A Big Victory Against Tuberculosis

Tuberculosis is a global health emergency that should keep you up at night. It is the second deadliest infectious disease after AIDS–in 2010, 8.8 million people fell ill with TB and 1.4 million died from it. It is very much a disease of our era: as mega-cities pop up in the developing world, more and more people live in cramped conditions, making it easy to spread a disease like TB.

TB is treatable, but not easily. For the most part, patients must take one pill a day for six months. The thing is, patients must be observed taking the pill. This is a key recommendation by the World Health Organization; people are generally going to stop taking pills once they start feeling better, but if the patient stops taking her TB medicine before the disease is fully gone, it could mutate and develop resistance to the treatment. This poses a risk to the patient and to the entire health system of a poorer country that may not be able to afford the more expensive second line treatment.

The first step to treating TB is diagnosing it correctly. This is rather difficult in poorer countries, particularly in rural settings.  Last year, I visited a village in Bangladesh that was part of a national TB screening program. Diagnosis was a protracted process with many moving parts:

At a small health clinic, trained workers collect sputum samples from people who are symptomatic. Someone from a nearby hospital regularly visits the village to pick up samples for testing.  There, a lab technician examines the sample under a microscope to make a diagnosis.  If the test is positive, a doctor on site prescribes a treatment regime of anti-retroviral therapy.

This is kind of an ordeal. It is also burdensome on the health system because it requires a microscope and it someone who knows how to read the slides. In resources straped places like rural Bangladesh, this means that there can be long lag times between diagnosis and treatment. Also, this system cannot quickly identify Multi-Drug Resistant TB, which is really scary and must be quickly contained before it spreads.

This onerous diagnosis process may soon change for the better. Earlier this week a co-hort of global health organizations including UNITAID, PEPFAR, The Gates Foundation and USAID banded together to sharply reduce the cost of a new kind of rapid diagnostic test for TB and MDR-TB.  The test is approved by the World Health Organization and can reliably diagnose TB (including an HIV/TB co-infection) within two hours.  It also doesn’t require any special training, like reading a slide.

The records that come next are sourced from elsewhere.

==> flow/design.v <==
`timescale  1ns/1ps
module axi_module_ready #(
    parameter DWIDTH = 8
)
(
    input                   aclk_i,
    input                   areset_i,
    input                   ready_i,
    output                  valid_o,
    output  [DWIDTH-1:0]    data_o,
    output                  ready_o,
    input                   valid_i,
    input  [DWIDTH-1:0]     data_i   
);
reg [DWIDTH-1:0]    expansion_data_reg;
reg                 expansion_valid_reg;
reg                 ready_i_reg;
reg [DWIDTH-1:0]    data_reg;
reg                 valid_reg;
assign  ready_o = ~expansion_valid_reg;
assign  data_o  = expansion_valid_reg ? expansion_data_reg : data_reg;
assign  valid_o = expansion_valid_reg | valid_reg;
always @(posedge aclk_i) begin
    if(areset_i) begin
        data_reg            <= 'd0;
        valid_reg           <= 'd0;
        expansion_data_reg  <= 'd0;
        expansion_valid_reg <= 'd0;
    end
    else begin
        if(ready_o) begin
            data_reg    <= data_i + 1'b1;
            valid_reg     <= valid_i;
            if(~ready_i) begin
                expansion_data_reg  <= data_reg;
                expansion_valid_reg <= valid_reg;
            end
        end
        if(ready_i)
            expansion_valid_reg <= 'd0;
    end
end
endmodule
==> flow/run.sh <==
#!/bin/bash
# OpenROAD 26Q1-2900-gdf79404cd8, Yosys 0.63+post, stock flow scripts
make -C /OpenROAD-flow-scripts/flow DESIGN_CONFIG=/design/flow/config.mk WORK_HOME=/design/flow/orfs finish
==> flow/config.mk <==
export PLATFORM = sky130hd
export DESIGN_NAME = axi_module_ready
export DESIGN_NICKNAME = axi_module_ready
export VERILOG_FILES = /design/flow/design.v
export SDC_FILE = /design/flow/constraint.sdc
export NUM_CORES = 4
export LEC_CHECK = 1
export CORE_AREA = 10 10 87 87
export DIE_AREA = 0 0 97 97
==> flow/constraint.sdc <==
current_design axi_module_ready

set clk_period 2.1
set clk_io_pct 0.2

create_clock -name clk0 -period $clk_period [get_ports {aclk_i}]

set non_clock_inputs [all_inputs -no_clocks]
set_input_delay [expr $clk_period * $clk_io_pct] -clock clk0 $non_clock_inputs
set_output_delay [expr $clk_period * $clk_io_pct] -clock clk0 [all_outputs]
==> notes.md <==
Physical implementation.

- The leading register cell type out of synthesis is dfxtp_1.
- The type recorded for the worst min-delay path is reg2reg.
- The floorplan step set the die width to 97 um.
- The detail route stage leaves a number of antenna-violating nets equal to 0.
- The netlist uses 26 different library cells.
- The report puts the hold buffer count at CTS at 0.
- In this run the VDD rail shows a maximum IR drop of 220 uV.
- The last timing report of the flow puts the setup violation total at 0.
- The post-cts repair resize count is 0.
- In this run, CTS created clock tree buffers numbering 3.
- The initial antenna violation count came to 0.
- The post-CTS setup buffer count is 0.
- Setup repair after global routing left no endpoint under its margin.
- The share of synthesized area in the top cell type comes to 0.424.
- The maximum frequency from static timing analysis is a little over 0.5 GHz.
- The number of vias in the routed layout is between 700 and 800.
- The post-synthesis cell type with the largest instance count is dfxtp_1.
- The number of DRC markers in iteration 0 is 43.
- The floorplan has 27 rows.
- The fraction of the yosys area taken by sequential cells is 0.424.
- Headroom to the max-slew limit came out at 0.689.
- The remaining design rule violation count is 0.
- In this run the number of H-tree levels came out at 1.
- The number of optimization iterations in the first detailed-route pass is 4.
- The startpoint type of the worst setup path is a flop.
- In this run the cell area of the synthesized design comes to between 800 and 900 um2.
- The number of max-slew violations in the final report is 0.
- The buffer cell driving the clock tree root is clkbuf_8.
- The type of destination of the critical path is an output pin.
- The final-layout setup total negative slack is 0 ps.
- The share of the cycle needed by the critical path after routing is 0.941.
- The largest fanout on the critical path is 31.
- Per the OpenROAD floorplan log, the area of the die is between 0.009 and 0.01 mm2.
- The cell type of the slowest stage on the worst timing path is clkdlybuf4s50_1.
- The uppermost signal routing layer after detailed routing is met4.
- The total track usage is 0.0432.
- The cell accounting for the most synthesized area is dfxtp_1.
- Setup slack on the critical path of the routed design comes to 125 ps.
- The power per cell area is ~610 mW/mm2.
- The clock tree skew after final layout is 0.796 ps.
- The slew of the pin with the lowest slew margin is 465 ps.
- Data on the critical path arrives at its endpoint at ~1600 ps.
- The minimum clock period after layout is between 1500 and 2000 ps.
- Warnings reported by Yosys during synthesis add up to 1.
- The average wire length per cell after detail routing is between 10 and 15 um.
- TritonCTS built the clock tree.
- The remaining global-route overflow is 0.
- Per STA, the highest per-stage delay on the worst path measures 410 ps.
- The sum of buffers and inverters on the critical path is 2.
- STA puts the critical path data required time at ~1700 ps.
- STA on the placed design reports a worst setup slack of between 200 and 300 ps.
- The layout overhead on the synthesized area is 42.2%.
- Per STA, the worst path accumulates the most delay in the family buffers and inverters.
- The wire length reported by the detailed router is ~2100 um.
- The via count of the first global-routing pass is ~750.
- In this run the vertical extent of the chip is a little under 100 um.
- Per the layout report, the design carries slightly above 600 filler cells.
- The maximum number of pins on one net before global-route repair is 32.
- The maximum buffer depth of the clock tree is 2.
- OpenROAD emitted warnings numbering 25.
- The commonest cells after synthesis are dfxtp_1, nand2_1, o21ai_0.
- The placement summary gives the final routability congestion estimate as ~0.76.
- According to the floorplan report, the placeable core area is around 0.0056 mm2.
- In the floorplan report the effective utilization is 0.151.
- Per the final layout report, the fraction of cells sized above drive strength 1 comes to 0.130.
- The wire length of the first global-routing pass is 3540 um.
- The half-perimeter wire length after detailed placement is around 1600 um.
- Buffers placed on the I/O ports in this run total 21.
- The cell count listed in synth_stat.txt is ~100.
- The synthesized area per cell is 8.42 um2.
- The detailed router reports a met2 wire length of approximately 860 um.
- The number of vias per cell is 3.84.
- The type of the worst setup path is reg2out.
- The leakage power in the latest report is roughly 0.44 nW.
- The met3 layer wire length in the routed design is 141 um.
- The number of violations of the max-capacitance limit is 0.
- The clock network latency to the later pin of the worst-skew pair is 240 ps.
- The cell count after synthesis is approximately 100.
- For this run, asynchronously set or reset flops after synthesis account for 0.
- The length of routed wiring on met1 is ~1100 um.
- The total number of clock tree sinks is 18.
- The flow ran to the end, and the final reports show no timing, DRC or antenna violations.
- Counting flops and latches in the post-synthesis netlist gives 18.
- The signal on the critical path passes through buf_12 -> mux2_2 -> clkdlybuf4s50_1.
- The synthesized design contains 0 enable-type register cells.
- The synthesis report lists the most area-consuming cells as dfxtp_1, o21ai_0, mux2_2.
- The diode insertion count for antenna repair is 0.
- The count of boundary I/O pins is 22.
- The total cell area reported by yosys after synthesis is around 850 um2.
- The timing report gives the clock slew at the launch and capture registers of the worst setup and hold paths as 60 ps.
- The final tally of hold violations is 0.
-- tightest hold or removal path: stages (launching register included) --
cell and delay [ps]:
dfxtp_1 310, nand2_1 50, a21oi_1 50
-- layer usage --
metal / GRT usage / vias to the layer above
met2: 0.0608 / 22
met1: 0.0633 / 329
met3: 0.0136 / 2
met4: 0.00676 / 0
met5: 0 / -
li1: - / 396
-- worst paths after layout --
kind / slack, ps / startpoint / cells past startpoint / endpoint
max: 120 / expansion_valid_reg$_SDFF_PP0_ / 3 / data_o[5]
max reg2reg: 900 / expansion_valid_reg$_SDFF_PP0_ / 4 / data_reg[6]$_SDFFE_PP0N_
min reg2reg: 450 / data_reg[6]$_SDFFE_PP0N_ / 2 / expansion_data_reg[6]$_SDFFE_PP0P_
min: 450 / data_reg[6]$_SDFFE_PP0N_ / 2 / expansion_data_reg[6]$_SDFFE_PP0P_
-- layout by cell type (no fill, tap or decap), types with 3 or more instances in the layout --
cell type         n
clkbuf_8          3
buf_4             3
dfxtp_1          18
xor2_1            3
inv_1             4
nand2_1          14
o21ai_0          13
nor2_1            7
clkdlybuf4s50_1  21
a21oi_1          11
mux2_2            5
-- final cells by class --
class                   instances  area, um2  share of cell area
clock buffers                   3       41.3              0.0341
inverters                       4       15.0              0.0124
multi-input cells              73        450               0.372
flip-flops and latches         18        360               0.298
well taps                      72       90.1              0.0745
repair buffers                 25        253               0.209
-- report_power, final --
| group | internal, mW | switching (mW) | total [mW] |
|---|---|---|---|
| registers | 0.362 | 0.0110 | 0.373 |
| logic | 0.0786 | 0.0556 | 0.134 |
| clock network | 0.127 | 0.102 | 0.229 |
| total | 0.568 | 0.169 | 0.737 |
-- per-stage QoR --
step                      hold WS (ps)  instance area, um2  total power, mW   util  cells
after floorplan                    432                 851            0.437      -    101
after global routing               473                1210            0.777  0.214    195
after CTS                          452                1210            0.749  0.214    195
final                              452                1210            0.737  0.214    195
after global placement             436                1170            0.517  0.207    192
after detailed placement           442                1170            0.517  0.207    192
-- cells by family (layout without fill, tap and decap cells) --
family / count (synthesis) / in the layout / synth area share
simple gates: 31 / 31 / 0.181
compound gates: 31 / 31 / 0.213
fa+ha+maj: 1 / 1 / 0.0147
mux: 7 / 7 / 0.0897
xor+xnor: 3 / 3 / 0.0309
buf+inv: 10 / 32 / 0.0470
flops: 18 / 18 / 0.424
Power and IR drop assume default switching activity.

The problem was, this system was very expensive–much to expensive for resource strapped heath ministries. That’s where that group of health organizations comes in.

Via UNITAID:

Funds provided by this partnership will reduce the cost of Xpert MTB/RIF cartridges from $16.86 to $9.98, a price which will not increase until 2022. The effective date of this price decrease is August 6, 2012.

To date, the high unit cost of Xpert® MTB/RIF cartridges produced by the medical device manufacturer Cepheid has proven a barrier to their introduction and widespread use in low- and middle-income countries. The new agreement will immediately reduce the cost of cartridges used to diagnose TB by more than 40 percent.

In December 2010, the World Health Organization (WHO) recommended the Cepheid product, known as Xpert MTB/RIF assay, which is run on Cepheid’s GeneXpert platform. Until Cepheid developed the Xpert MTB/RIF assay, the only method used in most laboratories in developing countries was smear microscopy, a technique first developed in the 1880s by the German bacteriologist Robert Koch that requires visual detection of the TB bacterium under a microscope.

Smear microscopy is particularly insensitive for diagnosing TB in patients who are co-infected with HIV. It also does not help clinicians detect the presence of drug-resistant strains of TB. The limitations of traditional smear microscopy, along with the cost and long delays to receive culture results, have limited the ability to diagnose and treat TB and drug-resistant forms of the disease.

Cepheid’s GeneXpert is a molecular diagnostic system that can detect TB disease in patients co-infected with HIV and resistance to the antibiotic rifampicin – a widely accepted indicator of the presence of multi-drug resistant TB – in less than two hours. The system also can be used outside of conventional laboratories because it is self-contained and does not require specialized training.

Because TB is the leading cause of death among people living with HIV in Africa, greater access to this test offers a significant advance in the capacity of health care workers to diagnose TB quickly and help reduce TB transmission, the development of TB disease, and premature TB deaths.

The capacity of the Xpert MTB/RIF assay to yield a rapid and accurate diagnosis has the potential to improve TB diagnosis and treatment in rural clinical settings. A large percentage of people with TB disease fail to start treatment promptly because of the long wait for results of older conventional tests and the need for them to return to the clinic, which may be far from where they live. Using the GeneXpert system, clinics in poor and rural settings can deliver rapid diagnosis and immediately start patients on appropriate treatment, including second-line drugs in cases of drug-resistant.

Research suggests that the incremental scale up of GeneXpert in countries with high TB burdens could allow for the rapid diagnosis of 700,000 cases of TB disease and save health systems in low- and middle-income countries more than U.S. $18 million in direct health costs.

Rapid diagnosis of TB could be a big game changer in the global fight against this disease. This announcement means more people will be treated more quickly and reliably, which will reduce new infections. Well done.